Kwinana joins growth area Mayors to call for national focus on impact of sustained housing boom
8 December 2022

City of Kwinana Mayor, Carol Adams visited Canberra last week as part of the National Growth Areas Alliance delegation including Mayors and Councillors from other fast-growing councils around Australia to address Members of Parliament to highlight the desperate need for vital infrastructure for outer suburbs.

Caption: Delegates in Canberra, including City of Kwinana Mayor Carol Adams (center) addressing support requirements for high growth outer suburbs.

Australia’s outer suburbs, including Kwinana, are growing more than twice as fast as the rest of the nation and doing the heavy lifting for the national housing supply.
Mayor Carol Adams said the City of Kwinana population had increase from 38,918 in 2016 to 45,867 in 2021, a growth rate of 15 per cent which was much higher than the state average of 6.9 per cent.


“We came to Canberra to make sure the new government understands the situation faced by local governments in high growth areas with millions of people building in Australia’s outer suburbs and needing complimentary infrastructure including freeway and highway upgrades, bus routes, railway lines, walking and cycle paths to improve liveability and ensure highly functional neighbourhoods and communities,” she said.


Being one of the fastest growing Local Government in Western Australia, Kwinana is expected to accommodate a high proportion of the million houses estimated to be built in Australia over the next five years from 2024.


“Australia has an opportunity to learn from past mistakes, to build world-leading, well planned suburbs and provide the foundation for communities like Kwinana to reach their full potential,” Mayor Adams said.


“Australia’s population growth stopped during the pandemic – but not in growth areas.
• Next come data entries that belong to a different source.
Source: an optimization exercise on an open RTL-to-GDS flow (aim: small area and a short achievable clock period). Production flows keep margins and buffers that such runs may drop.
Function was checked by simulation only, so behaviour that the tests miss may differ from the original.
Power figures rest on the tool's default switching activity, not on a simulated workload.

[design/flow/run.sh]
#!/bin/bash
# synth_recipe.tcl (not shown) runs the flow's synth.tcl, then flattens the netlist and writes it again
# the make line also repeats each setting of config.mk as NAME=value (left out here)
make -C /OpenROAD-flow-scripts/flow DESIGN_CONFIG=/design/flow/config.mk WORK_HOME=/design/flow/orfs CLKGATE_MAP_FILE= SYNTH_SCRIPT=/design/flow/synth_recipe.tcl finish
[design/flow/constraint.sdc]
create_clock -name core_clock -period 3.4 [get_ports {clk}]
set_input_delay 0.6800 -clock core_clock [delete_from_list [all_inputs] [get_ports {clk}]]
set_output_delay 0.6800 -clock core_clock [all_outputs]
set_load 0.01 [all_outputs]
[design/flow/config.mk]
export PLATFORM = sky130hd
export DESIGN_NAME = ram
export DESIGN_NICKNAME = ram
export VERILOG_FILES = /design/flow/design.v
export SDC_FILE = /design/flow/constraint.sdc
export NUM_CORES = 4
export LEC_CHECK = 0
export CAP_MARGIN = 20
export CORE_MARGIN = 2
export CORE_UTILIZATION = 40
export SLEW_MARGIN = 20
[design/flow/design.v]
module ram
#(
  parameter addr_size = 8,
  parameter data_size = 8
)
(
  input clk,
  input rst,
  input write_en,
  input [addr_size-1:0]write_adress,
  input [data_size-1:0]data_in,
  input rd_en,
  input [addr_size-1:0]rd_adress,
  output reg [data_size-1:0]data_out
);
  reg[data_size-1:0] ram[255:0];
always@(posedge clk)
  begin
    if(rst)
      ram[write_adress]<= {data_size{1'b0}};
    else
      begin 
        if(write_en)
          ram[write_adress] <= data_in;
        if(rd_en)
          data_out <= ram[rd_adress];
      end
  end
endmodule
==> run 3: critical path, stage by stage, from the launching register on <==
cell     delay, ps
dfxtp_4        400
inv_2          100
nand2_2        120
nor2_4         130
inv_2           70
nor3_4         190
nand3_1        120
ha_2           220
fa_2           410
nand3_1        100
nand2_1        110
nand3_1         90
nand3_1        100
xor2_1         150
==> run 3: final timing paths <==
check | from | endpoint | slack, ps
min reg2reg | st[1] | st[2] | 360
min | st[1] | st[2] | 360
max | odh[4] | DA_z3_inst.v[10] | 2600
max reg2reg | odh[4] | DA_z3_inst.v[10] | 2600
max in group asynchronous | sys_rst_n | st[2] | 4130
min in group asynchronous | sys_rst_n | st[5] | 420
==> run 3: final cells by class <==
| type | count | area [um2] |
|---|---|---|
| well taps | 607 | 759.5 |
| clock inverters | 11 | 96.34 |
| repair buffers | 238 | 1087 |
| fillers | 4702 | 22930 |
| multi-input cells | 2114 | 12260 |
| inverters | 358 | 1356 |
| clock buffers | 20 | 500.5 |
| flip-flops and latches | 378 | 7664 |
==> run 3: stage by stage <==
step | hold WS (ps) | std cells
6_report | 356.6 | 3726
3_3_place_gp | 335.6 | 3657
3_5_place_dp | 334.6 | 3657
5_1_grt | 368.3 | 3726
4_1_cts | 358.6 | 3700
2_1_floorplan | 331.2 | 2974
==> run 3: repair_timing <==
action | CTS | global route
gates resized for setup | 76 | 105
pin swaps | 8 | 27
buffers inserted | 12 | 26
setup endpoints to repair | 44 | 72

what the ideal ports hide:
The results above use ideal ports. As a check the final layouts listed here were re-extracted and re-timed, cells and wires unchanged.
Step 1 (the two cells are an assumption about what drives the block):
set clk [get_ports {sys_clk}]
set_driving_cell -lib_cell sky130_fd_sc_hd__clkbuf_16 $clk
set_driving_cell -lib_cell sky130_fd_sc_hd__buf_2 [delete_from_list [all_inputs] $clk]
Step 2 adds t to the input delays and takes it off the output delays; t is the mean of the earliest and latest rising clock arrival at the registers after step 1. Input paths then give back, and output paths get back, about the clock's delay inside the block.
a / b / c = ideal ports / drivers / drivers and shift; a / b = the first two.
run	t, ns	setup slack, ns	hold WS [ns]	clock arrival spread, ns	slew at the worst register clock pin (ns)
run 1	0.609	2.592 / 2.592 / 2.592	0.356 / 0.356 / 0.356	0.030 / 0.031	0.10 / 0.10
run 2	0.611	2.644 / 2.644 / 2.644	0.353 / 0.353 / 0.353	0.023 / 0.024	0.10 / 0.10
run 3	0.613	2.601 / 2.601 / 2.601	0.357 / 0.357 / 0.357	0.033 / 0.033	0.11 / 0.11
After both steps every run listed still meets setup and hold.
This is an optimization exercise on Yosys and OpenROAD, whose aim is small area, not a production implementation.
Function was checked by simulation only, so behaviour that the tests miss may differ from the original.
Power figures rest on the tool's default switching activity, not on a simulated workload.

==> flow/design.v (excerpt) <==
module router_top_module (
    input clock,
    input resetn,
    input packet_valid,
    input [7:0] data_in,
    input [2:0] read_en,
    output [7:0] data_out_0,
    output [7:0] data_out_1,
    output [7:0] data_out_2,
    output [2:0] valid_out,
    output error,
    output busy
);
  wire lfd_state, ld_state, laf_state, rst_int_reg, detect_add, delay_lfd_state;
  wire parity_done, low_packet_valid;
  wire fifo_full;
  wire [2:0] soft_reset;
  wire [2:0] write_enb;
  wire [2:0] empty, full;
  wire [7:0] dout;
  router_fifo FIFO_0 (
      .clock(clock), .resetn(resetn), .write_en(write_enb[0]), .read_en(read_en[0]),
      .soft_reset(soft_reset[0]), .data_in(dout), .delay_lfd_state(delay_lfd_state),
      .empty(empty[0]), .full(full[0]), .data_out(data_out_0)
  );
  router_fifo FIFO_1 (
      .clock(clock), .resetn(resetn), .write_en(write_enb[1]), .read_en(read_en[1]),
      .soft_reset(soft_reset[1]), .data_in(dout), .delay_lfd_state(delay_lfd_state),
      .empty(empty[1]), .full(full[1]), .data_out(data_out_1)
  );
  router_fifo FIFO_2 (
      .clock(clock), .resetn(resetn), .write_en(write_enb[2]), .read_en(read_en[2]),
      .soft_reset(soft_reset[2]), .data_in(dout), .delay_lfd_state(delay_lfd_state),
      .empty(empty[2]), .full(full[2]), .data_out(data_out_2)
  );
  router_synchronizer Synchroniser (
      .clock(clock), .resetn(resetn), .read_en(read_en),
      .empty_0(empty[0]), .empty_1(empty[1]), .empty_2(empty[2]),
      .soft_reset(soft_reset), .vld_out(valid_out)
  );
  router_register Register (
      .clock(clock), .resetn(resetn), .packet_valid(packet_valid), .fifo_full(fifo_full),
      .rst_int_reg(rst_int_reg), .detect_add(detect_add), .ld_state(ld_state),
      .laf_state(laf_state), .lfd_state(lfd_state), .data_in(data_in),
      .parity_done(parity_done), .low_packet_valid(low_packet_valid), .error(error), .dout(dout)
  );
  router_fsm FSM (
      .clock(clock), .resetn(resetn), .parity_done(parity_done), .data_in(data_in[1:0]),
      .soft_reset(soft_reset), .full(full), .empty(empty), .packet_valid(packet_valid),
      .low_packet_valid(low_packet_valid), .fifo_full(fifo_full), .write_enb(write_enb),
  ...
clock: 5.0 ns
lec_check: 0
cap_margin: 20
core_margin: 2
core_utilization: 40
slew_margin: 20
synth_hierarchical: 1
standard.sh (not shown) runs the stock make flow with config.mk's settings and CLKGATE_MAP_FILE= SYNTH_SCRIPT=/design/flow/synth_recipe.tcl, a recipe that flattens the netlist after the stock synthesis.
==> flow/flow/run.sh <==
#!/bin/bash
# Layout: the standard flow, with clock tree synthesis told not to add
# dummy loads and to build the tree from clkbuf_8 cells.
set -euo pipefail
export CTS_ARGS="-sink_clustering_enable -repair_clock_nets -dont_use_dummy_load -buf_list sky130_fd_sc_hd__clkbuf_8 -sink_clustering_size 18 -sink_clustering_max_diameter 50"
bash standard.sh finish > flow_standard.log 2>&1
==> next run, changes <==
==> flow/run.sh (new file) <==
#!/bin/bash
# synth_recipe.tcl (not shown) runs the flow's synth.tcl, then flattens the netlist and writes it again
# the make line also repeats each setting of config.mk as NAME=value (left out here)
make -C /OpenROAD-flow-scripts/flow DESIGN_CONFIG=/design/flow/config.mk WORK_HOME=/design/flow/orfs CLKGATE_MAP_FILE= SYNTH_SCRIPT=/design/flow/synth_recipe.tcl finish
CTS_BUF_LIST = sky130_fd_sc_hd__clkbuf_8   (was default)
CTS_CLUSTER_DIAMETER = 40   (was default)
CTS_CLUSTER_SIZE = 22   (was default)
removed: flow/flow/run.sh
removed: flow/standard.sh
Worst setup slack is about the same.
Wire length came out higher by 2.2%.
Count of clock-buffer cells in the layout came out higher by 27.
Register-to-register slack hardly moves.
Synthesized area does not change.
Sequential cell count stays the same.
Synthesized cell count is unchanged.
Global-route usage came out higher by 0.33 points.
Critical path depth is unchanged.
Cell area came out higher by 3.9%.
Total power came out higher by 15%.
This design comes from an exercise in tuning for small area and a short achievable clock period on the open sky130 flow, not from production work.
Where RTL was checked, it was by simulation tests only, not by an equivalence proof against the original.
Power and IR drop assume default switching activity.

==> v34 <==
==> flow/design.v <==
`timescale 1ns / 1ps
module Prefix #(parameter W = 8, parameter KIND = 0) (P, G, CO);
  input  [W-1:0] P, G;
  output [W-1:0] CO;
  reg [W-1:0] g, p;
  integer i, l;
  always @* begin
    g = G;
    p = P;
    if (KIND == 0) begin
      for (l = 0; (1 << l) < W; l = l + 1)
        for (i = (2 << l) - 1; i < W; i = i + (2 << l)) begin
          g[i] = g[i] | (p[i] & g[i - (1 << l)]);
          p[i] = p[i] & p[i - (1 << l)];
        end
      for (l = 15; l >= 0; l = l - 1)
        if ((2 << l) < W)
          for (i = 3 * (1 << l) - 1; i < W; i = i + (2 << l)) begin
            g[i] = g[i] | (p[i] & g[i - (1 << l)]);
            p[i] = p[i] & p[i - (1 << l)];
          end
    end else if (KIND == 1) begin
      for (l = 0; (1 << l) < W; l = l + 1)
        for (i = W - 1; i >= (1 << l); i = i - 1) begin
          g[i] = g[i] | (p[i] & g[i - (1 << l)]);
          p[i] = p[i] & p[i - (1 << l)];
        end
    end else if (KIND == 2) begin
      for (l = 0; (1 << l) < W; l = l + 1)
        for (i = 0; i < W; i = i + 1)
          if ((i >> l) & 1) begin
            g[i] = g[i] | (p[i] & g[((i >> l) << l) - 1]);
            p[i] = p[i] & p[((i >> l) << l) - 1];
          end
    end else begin
      for (i = 1; i < W; i = i + 1) begin
        g[i] = g[i] | (p[i] & g[i - 1]);
        p[i] = p[i] & p[i - 1];
      end
    end
  end
  assign CO = g;
endmodule
Source: an optimization exercise on an open RTL-to-GDS flow (aim: small area, a short achievable clock period and few clock cycles per item). Production flows keep margins and buffers that such runs may drop. Only simulation tests tie the RTL to the original design; equivalence was not proved.

$ cat flow/config.mk
export PLATFORM = sky130hd
export DESIGN_NAME = geofence
export DESIGN_NICKNAME = geofence
export VERILOG_FILES = /design/flow/design.v
export SDC_FILE = /design/flow/constraint.sdc
export NUM_CORES = 4
export LEC_CHECK = 0
export ABC_CLOCK_PERIOD_IN_PS = 6000
export CAP_MARGIN = 20
export CORE_MARGIN = 2
export CORE_UTILIZATION = 40
export CTS_CLUSTER_DIAMETER = 150
export CTS_CLUSTER_SIZE = 20
export SLEW_MARGIN = 20
$ cat flow/constraint.sdc
create_clock -name core_clock -period 22.0 [get_ports {clk}]
set_input_delay 4.4000 -clock core_clock [delete_from_list [all_inputs] [get_ports {clk}]]
set_output_delay 4.4000 -clock core_clock [all_outputs]
set_load 0.01 [all_outputs]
In the past decade, the population of growth areas increased by 34 per cent while Australia’s total population grew by just 14.9 per cent. Yet there is no specific funding to get basic infrastructure into these new communities,” said Councillor Matthew Deeth, Chair of the National Growth Areas Alliance.


Councillor Deeth said, “The municipalities that our Alliance represents are home to 5.3 million people. One fifth of Australia’s population lives in just 29 municipalities. We’re building most of Australia’s new houses in the places with the least supporting infrastructure.”


“Growth is a national issue that the Albanese Government must urgently address, and the missing step is national coordination – with all levels of government working together to address the uneven distribution of people, jobs, houses and infrastructure,” said Councillor Deeth.

The City of Kwinana together with the NGAA is calling for a comprehensive national approach at all levels of government to address the unequal distribution of people, jobs, houses and infrastructure.